Task: Nothing but the lines from the one containing "assign head[16] = (r16_0[7]" through the one containing "u_dn[i] = hu[i] ^ b_dn;", both included, should be given again, each exactly as written below.

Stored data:
..............................

Background: an optimization exercise with open tools, aiming at small area. Do not read the settings as production practice. The RTL was checked by simulation tests, not by an equivalence proof against the original design. No activity file was given, so power comes from the tool's default toggle rates.

### design/flow/config.mk
export PLATFORM = sky130hd
export DESIGN_NAME = eave_curve
export DESIGN_NICKNAME = eave_curve
export VERILOG_FILES = /design/flow/design.v
export SDC_FILE = /design/flow/constraint.sdc
export NUM_CORES = 4
export LEC_CHECK = 0
export ABC_AREA = 1
export CAP_MARGIN = 20
export CORE_MARGIN = 2
export CORE_UTILIZATION = 40
export SLEW_MARGIN = 20
### design/flow/constraint.sdc
create_clock -name core_clock -period 20.0 [get_ports {clk}]
set_input_delay 4.0000 -clock core_clock [delete_from_list [all_inputs] [get_ports {clk}]]
set_output_delay 4.0000 -clock core_clock [all_outputs]
set_load 0.01 [all_outputs]
### design/flow/design.v
module eave_curve (
    input  wire         clk,
    input  wire         rst,         
    input  wire         tick,        
    input  wire [15:0]  i_ma,        
    input  wire         open_sw,     
    input  wire [1:0]   cool,        
    input  wire [255:0] mult,        
    input  wire [15:0]  iref,        
    input  wire [3:0]   acc_sel,     
    output reg          valid,       
    output reg          trip,
    output reg  [3:0]   point,
    output reg  [15:0]  over,        
    output reg  [28:0]  acc_rd       
);
    function [28:0] tmax;
        input [3:0] k;
        begin
            case (k)
                4'd0:  tmax = 29'd10       * 29'd32;
                4'd1:  tmax = 29'd25       * 29'd32;
                4'd2:  tmax = 29'd63       * 29'd32;
                4'd3:  tmax = 29'd158      * 29'd32;
                4'd4:  tmax = 29'd398      * 29'd32;
                4'd5:  tmax = 29'd1000     * 29'd32;
                4'd6:  tmax = 29'd2512     * 29'd32;
                4'd7:  tmax = 29'd6310     * 29'd32;
                4'd8:  tmax = 29'd15849    * 29'd32;
                4'd9:  tmax = 29'd39811    * 29'd32;
                4'd10: tmax = 29'd100000   * 29'd32;
                4'd11: tmax = 29'd251189   * 29'd32;
                4'd12: tmax = 29'd630957   * 29'd32;
                4'd13: tmax = 29'd1584893  * 29'd32;
                4'd14: tmax = 29'd3981072  * 29'd32;
                default: tmax = 29'd10000000 * 29'd32;
            endcase
        end
    endfunction
    function [23:0] tmax1;
        input [3:0] k;
        begin
            case (k)
                4'd0:    tmax1 = 24'd9;
                4'd1:    tmax1 = 24'd24;
                4'd2:    tmax1 = 24'd62;
                4'd3:    tmax1 = 24'd157;
                4'd4:    tmax1 = 24'd397;
                4'd5:    tmax1 = 24'd999;
                4'd6:    tmax1 = 24'd2511;
                4'd7:    tmax1 = 24'd6309;
                4'd8:    tmax1 = 24'd15848;
                4'd9:    tmax1 = 24'd39810;
                4'd10:   tmax1 = 24'd99999;
                4'd11:   tmax1 = 24'd251188;
                4'd12:   tmax1 = 24'd630956;
                4'd13:   tmax1 = 24'd1584892;
                4'd14:   tmax1 = 24'd3981071;
                default: tmax1 = 24'd9999999;
            endcase
        end
    endfunction
    function [16:0] dstep;           
        input [15:0] r;
        input        n;
        input [15:0] nd;
        reg   [16:0] t;
        reg   [15:0] s;
        reg          c;
        integer      i;
        begin
            t = {r, n};
            c = 1'b1;
            for (i = 0; i < 16; i = i + 1) begin
                s[i] = t[i] ^ nd[i] ^ c;
                c    = (t[i] & nd[i]) | (t[i] & c) | (nd[i] & c);
            end
            c = c | t[16];
            dstep = c ? {1'b1, s} : {1'b0, t[15:0]};
        end
    endfunction
    function ltc;
        input [15:0] a;
        input [15:0] b;
        input        ci;
        reg          c;
        integer      i;
        begin
            c = ci;
            for (i = 0; i < 16; i = i + 1)
                c = (b[i] & ~a[i]) | (b[i] & c) | (~a[i] & c);
            ltc = c;
        end
    endfunction
    reg  [3:0]  ph;          
    reg         clr;         
    reg         run;         
    reg  [4:0]  cnt;         
    reg         open_q;
    reg  [3:0]  sel_q;
    wire [3:0]  kc   = ~ph;                  
    wire        dv   = run & ~cnt[4] & ~cnt[3];      
    wire        act  = run & (cnt[4] | cnt[3]);      
    wire        last = cnt == 5'd23;
    always @(posedge clk) begin
        if (rst) begin
            ph    <= 4'd0;
            clr   <= 1'b1;
            run   <= 1'b0;
            valid <= 1'b0;
        end else begin
            ph    <= ph + 4'd1;
            if (ph == 4'd15) clr <= 1'b0;
            run   <= tick | (run & ~last);
            valid <= run & last;
        end
        cnt <= tick ? 5'd0 : cnt + 5'd1;
        if (tick) begin
            open_q <= open_sw;
            sel_q  <= acc_sel;
        end
    end
    reg  [15:0] rem;         
    reg  [15:0] quo;         
    reg         ovf;         
    reg         inz;         
    reg         rnz;         
    wire [15:0] niref = ~iref;
    wire [16:0] s1 = dstep(rem, quo[15], niref);
    wire [16:0] s2 = dstep(s1[15:0], quo[14], niref);
    always @(posedge clk) begin
        if (tick) begin
            rem <= {4'd0, i_ma[15:4]};
            quo <= {i_ma[3:0], 12'd0};
            ovf <= ~ltc({4'd0, i_ma[15:4]}, iref, 1'b0);
            inz <= |i_ma;
        end else begin
            rem <= s2[15:0];
            if (dv) begin
                quo <= {quo[13:0], s1[16], s2[16]};
                rnz <= |s2[15:0];
            end
        end
    end
    wire [28:0] head;
    wire [28:0] nw;
    wire        wr = act | clr | rst;
    wire m1_0 = ph[3:0] == 4'd0;
    wire m1_12 = ph[3:0] == 4'd12;
    wire m1_4 = ph[3:0] == 4'd4;
    wire m1_8 = ph[3:0] == 4'd8;
    wire m2_0 = ph[3:1] == 3'd0;
    wire m2_12 = ph[3:1] == 3'd6;
    wire m2_4 = ph[3:1] == 3'd2;
    wire m2_8 = ph[3:1] == 3'd4;
    wire m4_0 = ph[3:2] == 2'd0;
    wire m4_8 = ph[3:2] == 2'd2;
    wire m8_0 = ph[3:3] == 1'd0;
    reg  [15:0] r0_0;
    always @(posedge clk) r0_0 <= {r0_0[14:0], (wr & 1'b1) ? nw[0] : r0_0[15]};
    reg  [15:0] r1_0;
    always @(posedge clk) r1_0 <= {r1_0[14:0], (wr & 1'b1) ? nw[1] : r1_0[15]};
    reg  [15:0] r2_0;
    always @(posedge clk) r2_0 <= {r2_0[14:0], (wr & 1'b1) ? nw[2] : r2_0[15]};
    reg  [15:0] r3_0;
    always @(posedge clk) r3_0 <= {r3_0[14:0], (wr & 1'b1) ? nw[3] : r3_0[15]};
    reg  [15:0] r4_0;
    always @(posedge clk) r4_0 <= {r4_0[14:0], (wr & 1'b1) ? nw[4] : r4_0[15]};
    reg  [15:0] r5_0;
    always @(posedge clk) r5_0 <= {r5_0[14:0], (wr & 1'b1) ? nw[5] : r5_0[15]};
    reg  [15:0] r6_0;
    always @(posedge clk) r6_0 <= {r6_0[14:0], (wr & 1'b1) ? nw[6] : r6_0[15]};
    reg  [15:0] r7_0;
    always @(posedge clk) r7_0 <= {r7_0[14:0], (wr & 1'b1) ? nw[7] : r7_0[15]};
    reg  [15:0] r8_0;
    always @(posedge clk) r8_0 <= {r8_0[14:0], (wr & 1'b1) ? nw[8] : r8_0[15]};
    reg  [15:0] r9_0;
    always @(posedge clk) r9_0 <= {r9_0[14:0], (wr & 1'b1) ? nw[9] : r9_0[15]};
    reg  [7:0] r10_0;
    always @(posedge clk) r10_0 <= {r10_0[6:0], (wr & m8_0) ? nw[10] : r10_0[7]};
    reg  [3:0] r10_1;
    always @(posedge clk) r10_1 <= {r10_1[2:0], (wr & m4_8) ? nw[10] : r10_1[3]};
    reg  [1:0] r10_2;
    always @(posedge clk) r10_2 <= {r10_2[0:0], (wr & m2_12) ? nw[10] : r10_2[1]};
    reg  [7:0] r11_0;
    always @(posedge clk) r11_0 <= {r11_0[6:0], (wr & m8_0) ? nw[11] : r11_0[7]};
    reg  [3:0] r11_1;
    always @(posedge clk) r11_1 <= {r11_1[2:0], (wr & m4_8) ? nw[11] : r11_1[3]};
    reg  [0:0] r11_2;
    always @(posedge clk) r11_2 <= (wr & m1_12) ? nw[11] : r11_2[0];
    reg  [7:0] r12_0;
    always @(posedge clk) r12_0 <= {r12_0[6:0], (wr & m8_0) ? nw[12] : r12_0[7]};
    reg  [3:0] r12_1;
    always @(posedge clk) r12_1 <= {r12_1[2:0], (wr & m4_8) ? nw[12] : r12_1[3]};
    reg  [0:0] r12_2;
    always @(posedge clk) r12_2 <= (wr & m1_12) ? nw[12] : r12_2[0];
    reg  [7:0] r13_0;
    always @(posedge clk) r13_0 <= {r13_0[6:0], (wr & m8_0) ? nw[13] : r13_0[7]};
    reg  [3:0] r13_1;
    always @(posedge clk) r13_1 <= {r13_1[2:0], (wr & m4_8) ? nw[13] : r13_1[3]};
    reg  [7:0] r14_0;
    always @(posedge clk) r14_0 <= {r14_0[6:0], (wr & m8_0) ? nw[14] : r14_0[7]};
    reg  [3:0] r14_1;
    always @(posedge clk) r14_1 <= {r14_1[2:0], (wr & m4_8) ? nw[14] : r14_1[3]};
    reg  [7:0] r15_0;
    always @(posedge clk) r15_0 <= {r15_0[6:0], (wr & m8_0) ? nw[15] : r15_0[7]};
    reg  [1:0] r15_1;
    always @(posedge clk) r15_1 <= {r15_1[0:0], (wr & m2_8) ? nw[15] : r15_1[1]};
    reg  [7:0] r16_0;
    always @(posedge clk) r16_0 <= {r16_0[6:0], (wr & m8_0) ? nw[16] : r16_0[7]};
    reg  [1:0] r16_1;
    always @(posedge clk) r16_1 <= {r16_1[0:0], (wr & m2_8) ? nw[16] : r16_1[1]};
    reg  [7:0] r17_0;
    always @(posedge clk) r17_0 <= {r17_0[6:0], (wr & m8_0) ? nw[17] : r17_0[7]};
    reg  [0:0] r17_1;
    always @(posedge clk) r17_1 <= (wr & m1_8) ? nw[17] : r17_1[0];
    reg  [7:0] r18_0;
    always @(posedge clk) r18_0 <= {r18_0[6:0], (wr & m8_0) ? nw[18] : r18_0[7]};
    reg  [7:0] r19_0;
    always @(posedge clk) r19_0 <= {r19_0[6:0], (wr & m8_0) ? nw[19] : r19_0[7]};
    reg  [7:0] r20_0;
    always @(posedge clk) r20_0 <= {r20_0[6:0], (wr & m8_0) ? nw[20] : r20_0[7]};
    reg  [3:0] r21_0;
    always @(posedge clk) r21_0 <= {r21_0[2:0], (wr & m4_0) ? nw[21] : r21_0[3]};
    reg  [1:0] r21_1;
    always @(posedge clk) r21_1 <= {r21_1[0:0], (wr & m2_4) ? nw[21] : r21_1[1]};
    reg  [3:0] r22_0;
    always @(posedge clk) r22_0 <= {r22_0[2:0], (wr & m4_0) ? nw[22] : r22_0[3]};
    reg  [0:0] r22_1;
    always @(posedge clk) r22_1 <= (wr & m1_4) ? nw[22] : r22_1[0];
    reg  [3:0] r23_0;
    always @(posedge clk) r23_0 <= {r23_0[2:0], (wr & m4_0) ? nw[23] : r23_0[3]};
    reg  [3:0] r24_0;
    always @(posedge clk) r24_0 <= {r24_0[2:0], (wr & m4_0) ? nw[24] : r24_0[3]};
    reg  [3:0] r25_0;
    always @(posedge clk) r25_0 <= {r25_0[2:0], (wr & m4_0) ? nw[25] : r25_0[3]};
    reg  [1:0] r26_0;
    always @(posedge clk) r26_0 <= {r26_0[0:0], (wr & m2_0) ? nw[26] : r26_0[1]};
    reg  [0:0] r27_0;
    always @(posedge clk) r27_0 <= (wr & m1_0) ? nw[27] : r27_0[0];
    reg  [0:0] r28_0;
    always @(posedge clk) r28_0 <= (wr & m1_0) ? nw[28] : r28_0[0];
    assign head[0] = r0_0[15];
    assign head[1] = r1_0[15];
    assign head[2] = r2_0[15];
    assign head[3] = r3_0[15];
    assign head[4] = r4_0[15];
    assign head[5] = r5_0[15];
    assign head[6] = r6_0[15];
    assign head[7] = r7_0[15];
    assign head[8] = r8_0[15];
    assign head[9] = r9_0[15];
    assign head[10] = (r10_0[7] & m8_0) | (r10_1[3] & m4_8) | (r10_2[1] & m2_12);
    assign head[11] = (r11_0[7] & m8_0) | (r11_1[3] & m4_8) | (r11_2[0] & m1_12);
    assign head[12] = (r12_0[7] & m8_0) | (r12_1[3] & m4_8) | (r12_2[0] & m1_12);
    assign head[13] = (r13_0[7] & m8_0) | (r13_1[3] & m4_8);
    assign head[14] = (r14_0[7] & m8_0) | (r14_1[3] & m4_8);
    assign head[15] = (r15_0[7] & m8_0) | (r15_1[1] & m2_8);
    assign head[16] = (r16_0[7] & m8_0) | (r16_1[1] & m2_8);
    assign head[17] = (r17_0[7] & m8_0) | (r17_1[0] & m1_8);
    assign head[18] = (r18_0[7] & m8_0);
    assign head[19] = (r19_0[7] & m8_0);
    assign head[20] = (r20_0[7] & m8_0);
    assign head[21] = (r21_0[3] & m4_0) | (r21_1[1] & m2_4);
    assign head[22] = (r22_0[3] & m4_0) | (r22_1[0] & m1_4);
    assign head[23] = (r23_0[3] & m4_0);
    assign head[24] = (r24_0[3] & m4_0);
    assign head[25] = (r25_0[3] & m4_0);
    assign head[26] = (r26_0[1] & m2_0);
    assign head[27] = (r27_0[0] & m1_0);
    assign head[28] = (r28_0[0] & m1_0);
    wire [15:0] onehot = 16'd1 << kc;
    reg  [15:0] m_k;
    integer     mi, mj;
    always @* begin
        m_k = 16'd0;
        for (mj = 0; mj < 16; mj = mj + 1)
            for (mi = 0; mi < 16; mi = mi + 1)
                m_k[mi] = m_k[mi] | (onehot[mj] & mult[16*mj + mi]);
    end
    wire [28:0] t_k  = tmax(kc);
    wire [23:0] tk1  = tmax1(kc);
    reg  [5:0] cool_amt;
    always @* begin
        case (cool)
            2'd0: cool_amt = 6'd32;
            2'd1: cool_amt = 6'd16;
            2'd2: cool_amt = 6'd4;
            default: cool_amt = 6'd1;
        endcase
    end
    wire        ov   = inz & (ovf | ltc(m_k, quo, rnz)) & ~open_q;
    wire [5:0]  hl   = head[5:0];
    wire [22:0] hu   = head[28:6];
    reg  [5:0]  lo_dn;
    reg         bw_lo;
    reg  [22:0] u_up, u_dn;
    reg         c_up, b_dn;
    reg         sat;
    reg         cs;
    integer     i;
    always @* begin
        bw_lo = 1'b0;
        for (i = 0; i < 6; i = i + 1) begin
            lo_dn[i] = hl[i] ^ cool_amt[i] ^ bw_lo;
            bw_lo    = (~hl[i] & cool_amt[i]) | (~hl[i] & bw_lo) | (cool_amt[i] & bw_lo);
        end
        c_up = hl[5];
        b_dn = bw_lo;
        for (i = 0; i < 23; i = i + 1) begin
            u_up[i] = hu[i] ^ c_up;
            u_dn[i] = hu[i] ^ b_dn;
            c_up    = c_up & hu[i];
            b_dn    = b_dn & ~hu[i];
        end
        cs  = 1'b1;
        for (i = 0; i < 24; i = i + 1)
            cs = (head[5+i] & ~tk1[i]) | (head[5+i] & cs) | (~tk1[i] & cs);
        sat = cs;
    end
    wire [28:0] up   = {u_up, ~hl[5], hl[4:0]};
    wire [28:0] dn   = {u_dn, lo_dn};
    wire        kill = open_q | clr | rst | (~ov & b_dn);
    assign nw = kill     ? 29'd0 :
                ov & sat ? t_k :
                ov       ? up : dn;
    wire hit = act & ov & sat;
    always @(posedge clk) begin
        if (tick) begin
            trip  <= 1'b0;
            point <= 4'd0;
        end else if (hit & (~trip | (kc < point))) begin
            trip  <= 1'b1;
            point <= kc;
        end
        if (act) over[kc] <= ov;
        if (act & (kc == sel_q)) acc_rd <= nw;
    end
endmodule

..............................

Task output:
    assign head[16] = (r16_0[7] & m8_0) | (r16_1[1] & m2_8);
    assign head[17] = (r17_0[7] & m8_0) | (r17_1[0] & m1_8);
    assign head[18] = (r18_0[7] & m8_0);
    assign head[19] = (r19_0[7] & m8_0);
    assign head[20] = (r20_0[7] & m8_0);
    assign head[21] = (r21_0[3] & m4_0) | (r21_1[1] & m2_4);
    assign head[22] = (r22_0[3] & m4_0) | (r22_1[0] & m1_4);
    assign head[23] = (r23_0[3] & m4_0);
    assign head[24] = (r24_0[3] & m4_0);
    assign head[25] = (r25_0[3] & m4_0);
    assign head[26] = (r26_0[1] & m2_0);
    assign head[27] = (r27_0[0] & m1_0);
    assign head[28] = (r28_0[0] & m1_0);
    wire [15:0] onehot = 16'd1 << kc;
    reg  [15:0] m_k;
    integer     mi, mj;
    always @* begin
        m_k = 16'd0;
        for (mj = 0; mj < 16; mj = mj + 1)
            for (mi = 0; mi < 16; mi = mi + 1)
                m_k[mi] = m_k[mi] | (onehot[mj] & mult[16*mj + mi]);
    end
    wire [28:0] t_k  = tmax(kc);
    wire [23:0] tk1  = tmax1(kc);
    reg  [5:0] cool_amt;
    always @* begin
        case (cool)
            2'd0: cool_amt = 6'd32;
            2'd1: cool_amt = 6'd16;
            2'd2: cool_amt = 6'd4;
            default: cool_amt = 6'd1;
        endcase
    end
    wire        ov   = inz & (ovf | ltc(m_k, quo, rnz)) & ~open_q;
    wire [5:0]  hl   = head[5:0];
    wire [22:0] hu   = head[28:6];
    reg  [5:0]  lo_dn;
    reg         bw_lo;
    reg  [22:0] u_up, u_dn;
    reg         c_up, b_dn;
    reg         sat;
    reg         cs;
    integer     i;
    always @* begin
        bw_lo = 1'b0;
        for (i = 0; i < 6; i = i + 1) begin
            lo_dn[i] = hl[i] ^ cool_amt[i] ^ bw_lo;
            bw_lo    = (~hl[i] & cool_amt[i]) | (~hl[i] & bw_lo) | (cool_amt[i] & bw_lo);
        end
        c_up = hl[5];
        b_dn = bw_lo;
        for (i = 0; i < 23; i = i + 1) begin
            u_up[i] = hu[i] ^ c_up;
            u_dn[i] = hu[i] ^ b_dn;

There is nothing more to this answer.